What is required: From the data below, return each line in which the string "result" is found.

Source material:
========================================

--- run.sh ---
#!/bin/bash
# OpenROAD 26Q1-2900-gdf79404cd8, Yosys 0.63+post, stock flow scripts
make -C /OpenROAD-flow-scripts/flow DESIGN_CONFIG=/design/flow/config.mk WORK_HOME=/design/flow/orfs finish
--- config.mk ---
export PLATFORM = sky130hd
export DESIGN_NAME = ALU_1_bit
export DESIGN_NICKNAME = ALU_1_bit
export VERILOG_FILES = /design/flow/design.v
export SDC_FILE = /design/flow/constraint.sdc
export NUM_CORES = 4
export LEC_CHECK = 1
export CORE_AREA = 10 10 70 70
export DIE_AREA = 0 0 80 80
--- constraint.sdc ---
current_design ALU_1_bit

set clk_period 2.1
set clk_io_pct 0.2

create_clock -name clk0 -period $clk_period

set non_clock_inputs [all_inputs -no_clocks]
set_input_delay [expr $clk_period * $clk_io_pct] -clock clk0 $non_clock_inputs
set_output_delay [expr $clk_period * $clk_io_pct] -clock clk0 [all_outputs]
--- design.v ---
module ALU_1_bit(result,zero_flag,a,b,Ainvert,Binvert,op,cy_in);
  output result,zero_flag;                          
  input a,b,Ainvert,Binvert,cy_in;                  
  input [1:0]op;                                     
  wire _a,_b,_and,_or,_sum,_carry,less,t,less1;      
  FA f4(less1,t,a,b,1'b1);                           
  or(zero_flag,less1,1'b0);                          
  mux2 f1(Ainvert,a,~a,_a);                          
  mux2 f2(Binvert,b,~b,_b);                          
  and (_and,_a,_b);                                  
  or (_or,_a,_b);                                    
  FA f3(_sum,_carry,_a,_b,cy_in);                    
  FA f6(less,t,_a,_b,1'b1);                          
  mux4 f5(op,_and,_or,_sum,less,result);              
endmodule
module mux2(input select,a1,a2,output o);         
  wire t1,t2;
  nand(t1,a1,~select);
  nand(t2,a2,select);
  nand(o,t1,t2);
endmodule
module mux4(select,a1,a2,a3,a4,o);               
  input [1:0]select;
  input a1,a2,a3,a4;
  output o;
  wire t1,t2,t3,t4;
  nand(t1,a1,~select[1],~select[0]);
  nand(t2,a2,~select[1],select[0]);
  nand(t3,a3,select[1],~select[0]);
  nand(t4,a4,select[1],select[0]);
  nand(o,t1,t2,t3,t4);
endmodule
module FA(sum,cy_out,a,b,cy_in);              
  output sum,cy_out;
  input a,b,cy_in;
  wire t1,t2,t3;
  HA G1(t1,t2,a,b);                            
  HA G2(sum,t3,t1,cy_in);                      
  or (cy_out,t3,t2);
endmodule
module HA(sum,cy_out,a,b);                  
  output sum,cy_out;
  input a,b;
  xor (sum,a,b);                             
  and (cy_out,a,b);
endmodule
### flow/design.v
package core_pkg;
  parameter Xlen = 64;
  parameter Ilen = 32;
  parameter Nret = 1;
  localparam MaskBits = Xlen / 8;
  typedef enum logic [1:0] {
    Add, Op32, Funct
  } aluop_e;
  typedef enum logic [1:0] {
    MemNone, MemLoad, MemStore
  } mem_type_e;
  typedef enum logic [2:0] {
    Rtype, Itype, Stype, Btype, Utype, Jtype, Fence
  } inst_type_e;
  typedef enum logic [1:0] {
    JmpNone, JmpBr, JmpJal, JmpJalr
  } jump_type_e;
  typedef enum logic [4:0] {
    OpAdd, OpSub, OpXor, OpOr, OpAnd, OpSll, OpSrl, OpSra, OpSlt, OpSltu,
    OpBeq, OpBne, OpBlt, OpBge, OpBltu, OpBgeu,
    OpAddw, OpSubw, OpSllw, OpSrlw, OpSraw
  } alu_op_e;
  typedef enum logic [3:0] {
    OpCSRNone,
    OpCSRRW, OpCSRRdonly, OpCSRRS, OpCSRRC,
    OpEcall, OpEbreak,
    OpUret, OpSret, OpHret, OpMret, OpDret,
    OpSfence, OpWfi
  } csr_op_e;
  typedef enum logic [2:0] {
    WbNone, WbAlu, WbLsu, WbCsr, WbLui, WbJmp
  } reg_wb_src_e;
endpackage
package axil_pkg;
  typedef enum logic [1:0] {
    OKAY   = 2'b00,
    EXOKAY = 2'b01,
    SLVERR = 2'b10,
    DECERR = 2'b11
  } axil_resp_e;
  typedef struct packed {
    logic privilege;
    logic secure;
    logic instruction;
  } axil_prot_t;
endpackage
module fifo
  #(parameter DepthLog2 = 2
  ,parameter Width = 32)
  (input logic clk_i
  ,input logic rst_ni
  ,input  logic               wr_valid_i
  ,input  logic [Width - 1:0] wr_data_i
  ,output logic               wr_ready_o
  ,output logic               wr_ready_two_o
  ,input  logic               rd_ready_i
  ,output logic [Width - 1:0] rd_data_o
  ,output logic               rd_valid_o
  );
  if (DepthLog2 < 1) begin : l_depth_warning
    $error("Fifo must have depth of at least 2; use pipeline_reg instead.");
  end : l_depth_warning
  logic [DepthLog2 - 1:0] ptr_write_q, ptr_write_d, ptr_read_q, ptr_read_d,
    ptr_write_two;
  logic [Width - 1:0] rd_data_mem, rd_data_reg;
  logic [0:0] write, read, last_wr_q, last_rd_q, addr_equal,
    forward_data_d, forward_data_q;
  assign write = wr_valid_i && wr_ready_o;
  assign read = rd_valid_o && rd_ready_i;
  always_ff @(posedge clk_i) begin
    if (!rst_ni) begin
      last_wr_q <= 1'b0;
      last_rd_q <= 1'b1;
    end else if (write || read) begin
      last_wr_q <= write;
      last_rd_q <= read;
    end
  end
  assign ptr_write_d = ptr_write_q + write;
  assign ptr_read_d = ptr_read_q + read;
  assign ptr_write_two = ptr_write_q + 'h1;
  always_ff @(posedge clk_i) begin
    if (!rst_ni) begin
      ptr_write_q <= '0;
      ptr_read_q <= '0;
    end else begin
      ptr_write_q <= ptr_write_d;
      ptr_read_q <= ptr_read_d;
    end
  end
  ram_1r1w_sync #(
    .DataWidth(Width), .AddrWidth(DepthLog2)
  ) u_mem (
    .clk_i(clk_i),
    .w_en_i(write),
    .waddr_i(ptr_write_q),
    .wdata_i(wr_data_i),
    .wmask_i(),
    .r_en_i(!forward_data_d),
    .raddr_i(ptr_read_d),
    .rdata_o(rd_data_mem)
  );
  assign forward_data_d = (ptr_write_q == ptr_read_d && write);
  always_ff @(posedge clk_i) begin
    forward_data_q <= forward_data_d;
  end
  always_ff @(posedge clk_i) begin
    if (forward_data_d) begin
      rd_data_reg <= wr_data_i;
    end
  end
  assign addr_equal = (ptr_write_q == ptr_read_q);
  assign wr_ready_o = !(addr_equal && last_wr_q);
  assign wr_ready_two_o = wr_ready_o && !(ptr_write_two == ptr_read_q);
  assign rd_valid_o = !(addr_equal && last_rd_q);
  assign rd_data_o = forward_data_q ? rd_data_reg : rd_data_mem;
endmodule
module ram_1r1w_sync
  #(parameter DataWidth = 32
  ,parameter  AddrWidth = 8
  ,localparam MaskBits  = DataWidth / 8
  ,parameter  UseMask   = 0
  ,parameter  UseInitFile = 0
  ,parameter  InitFile    = {"", "rtl/program.mem"}
  )
  (input  logic clk_i
  ,input  logic                   w_en_i
  ,input  logic [AddrWidth - 1:0] waddr_i
  ,input  logic [DataWidth - 1:0] wdata_i
  ,input  logic [MaskBits  - 1:0] wmask_i
  ,input  logic                   r_en_i
  ,input  logic [AddrWidth - 1:0] raddr_i
  ,output logic [DataWidth - 1:0] rdata_o
  );
  logic [DataWidth - 1:0] mem [0:(2 ** AddrWidth) - 1];
  initial begin
    if (UseInitFile) begin
      $display("Initialized %m with '%s'.", InitFile);
      $readmemh(InitFile, mem);
    end
  end
  always_ff @(posedge clk_i) begin
    if (w_en_i) begin
      if (UseMask) begin
        for (int i = 0; i < MaskBits; i ++) begin
          if (wmask_i[i]) mem[waddr_i][8 * i+:8] <= wdata_i[8 * i+:8];
        end
      end else begin
        mem[waddr_i] <= wdata_i;
      end
    end
    if (r_en_i) begin
      rdata_o <= mem[raddr_i];
    end
  end
  if (!UseMask) begin : l_no_mask
    logic [MaskBits - 1:0] __unused;
    assign __unused = wmask_i;
  end
endmodule
### flow/run.sh
#!/bin/bash
# OpenROAD 26Q1-2900-gdf79404cd8, Yosys 0.63+post, stock flow scripts
make -C /OpenROAD-flow-scripts/flow DESIGN_CONFIG=/design/flow/config.mk WORK_HOME=/design/flow/orfs finish
### flow/config.mk
export PLATFORM = sky130hd
export DESIGN_NAME = fifo
export DESIGN_NICKNAME = fifo
export VERILOG_FILES = /design/flow/design.v
export SDC_FILE = /design/flow/constraint.sdc
export NUM_CORES = 4
export LEC_CHECK = 1
export CORE_UTILIZATION = 40
### flow/constraint.sdc
current_design fifo

set clk_period 7.0
set clk_io_pct 0.2

create_clock -name clk0 -period $clk_period [get_ports {clk_i}]

set non_clock_inputs [all_inputs -no_clocks]
set_input_delay [expr $clk_period * $clk_io_pct] -clock clk0 $non_clock_inputs
set_output_delay [expr $clk_period * $clk_io_pct] -clock clk0 [all_outputs]
==> design/flow/design.v <==
package core_pkg;
  parameter Xlen = 64;
  parameter Ilen = 32;
  parameter Nret = 1;
  localparam MaskBits = Xlen / 8;
  typedef enum logic [1:0] {
    Add, Op32, Funct
  } aluop_e;
  typedef enum logic [1:0] {
    MemNone, MemLoad, MemStore
  } mem_type_e;
  typedef enum logic [2:0] {
    Rtype, Itype, Stype, Btype, Utype, Jtype, Fence
  } inst_type_e;
  typedef enum logic [1:0] {
    JmpNone, JmpBr, JmpJal, JmpJalr
  } jump_type_e;
  typedef enum logic [4:0] {
    OpAdd, OpSub, OpXor, OpOr, OpAnd, OpSll, OpSrl, OpSra, OpSlt, OpSltu,
    OpBeq, OpBne, OpBlt, OpBge, OpBltu, OpBgeu,
    OpAddw, OpSubw, OpSllw, OpSrlw, OpSraw
  } alu_op_e;
  typedef enum logic [3:0] {
    OpCSRNone,
    OpCSRRW, OpCSRRdonly, OpCSRRS, OpCSRRC,
    OpEcall, OpEbreak,
    OpUret, OpSret, OpHret, OpMret, OpDret,
    OpSfence, OpWfi
  } csr_op_e;
  typedef enum logic [2:0] {
    WbNone, WbAlu, WbLsu, WbCsr, WbLui, WbJmp
  } reg_wb_src_e;
endpackage
package axil_pkg;
  typedef enum logic [1:0] {
    OKAY   = 2'b00,
    EXOKAY = 2'b01,
    SLVERR = 2'b10,
    DECERR = 2'b11
  } axil_resp_e;
  typedef struct packed {
    logic privilege;
    logic secure;
    logic instruction;
  } axil_prot_t;
endpackage
module ram_1rw_sync
  #(parameter DataWidth   = 32
  ,parameter  AddrWidth   = 8
  ,localparam MaskBits    = DataWidth / 8
  ,parameter  UseInitFile = 0
  ,parameter  InitFile    = {"", "rtl/program.mem"}
  )
  (input  logic clk_i
  ,input  logic                   valid_i
  ,input  logic [AddrWidth - 1:0] addr_i
  ,input  logic                   wr_en_i
  ,input  logic [DataWidth - 1:0] wdata_i
  ,input  logic [MaskBits  - 1:0] wmask_i
  ,output logic [DataWidth - 1:0] rdata_o
  );
  logic [DataWidth - 1:0] mem [0:(2 ** AddrWidth) - 1];
  initial begin
    if (UseInitFile) begin
      $display("Initialized %m with '%s'.", InitFile);
      $readmemh(InitFile, mem);
    end
  end
  always_ff @(posedge clk_i) begin
    if (valid_i) begin
      if (wr_en_i) begin
        for (int i = 0; i < MaskBits; i ++) begin
          if (wmask_i[i]) mem[addr_i][8 * i+:8] <= wdata_i[8 * i+:8];
        end
      end else begin
        rdata_o <= mem[addr_i];
      end
    end
  end
endmodule
==> design/flow/run.sh <==
#!/bin/bash
# OpenROAD 26Q1-2900-gdf79404cd8, Yosys 0.63+post, stock flow scripts
make -C /OpenROAD-flow-scripts/flow DESIGN_CONFIG=/design/flow/config.mk WORK_HOME=/design/flow/orfs finish
==> design/flow/config.mk <==
export PLATFORM = sky130hd
export DESIGN_NAME = ram_1rw_sync
export DESIGN_NICKNAME = ram_1rw_sync
export VERILOG_FILES = /design/flow/design.v
export SDC_FILE = /design/flow/constraint.sdc
export NUM_CORES = 4
export LEC_CHECK = 1
export CORE_UTILIZATION = 40
export SYNTH_MEMORY_MAX_BITS = 65536
==> design/flow/constraint.sdc <==
current_design ram_1rw_sync

set clk_period 50.3
set clk_io_pct 0.2

create_clock -name clk0 -period $clk_period [get_ports {clk_i}]

set non_clock_inputs [all_inputs -no_clocks]
set_input_delay [expr $clk_period * $clk_io_pct] -clock clk0 $non_clock_inputs
set_output_delay [expr $clk_period * $clk_io_pct] -clock clk0 [all_outputs]
===== /design/flow/design.v =====
package core_pkg;
  parameter Xlen = 64;
  parameter Ilen = 32;
  parameter Nret = 1;
  localparam MaskBits = Xlen / 8;
  typedef enum logic [1:0] {
    Add, Op32, Funct
  } aluop_e;
  typedef enum logic [1:0] {
    MemNone, MemLoad, MemStore
  } mem_type_e;
  typedef enum logic [2:0] {
    Rtype, Itype, Stype, Btype, Utype, Jtype, Fence
  } inst_type_e;
  typedef enum logic [1:0] {
    JmpNone, JmpBr, JmpJal, JmpJalr
  } jump_type_e;
  typedef enum logic [4:0] {
    OpAdd, OpSub, OpXor, OpOr, OpAnd, OpSll, OpSrl, OpSra, OpSlt, OpSltu,
    OpBeq, OpBne, OpBlt, OpBge, OpBltu, OpBgeu,
    OpAddw, OpSubw, OpSllw, OpSrlw, OpSraw
  } alu_op_e;
  typedef enum logic [3:0] {
    OpCSRNone,
    OpCSRRW, OpCSRRdonly, OpCSRRS, OpCSRRC,
    OpEcall, OpEbreak,
    OpUret, OpSret, OpHret, OpMret, OpDret,
    OpSfence, OpWfi
  } csr_op_e;
  typedef enum logic [2:0] {
    WbNone, WbAlu, WbLsu, WbCsr, WbLui, WbJmp
  } reg_wb_src_e;
endpackage
package axil_pkg;
  typedef enum logic [1:0] {
    OKAY   = 2'b00,
    EXOKAY = 2'b01,
    SLVERR = 2'b10,
    DECERR = 2'b11
  } axil_resp_e;
  typedef struct packed {
    logic privilege;
    logic secure;
    logic instruction;
  } axil_prot_t;
endpackage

========================================

Answer for this exercise:
module ALU_1_bit(result,zero_flag,a,b,Ainvert,Binvert,op,cy_in);
  output result,zero_flag;                          
  mux4 f5(op,_and,_or,_sum,less,result);              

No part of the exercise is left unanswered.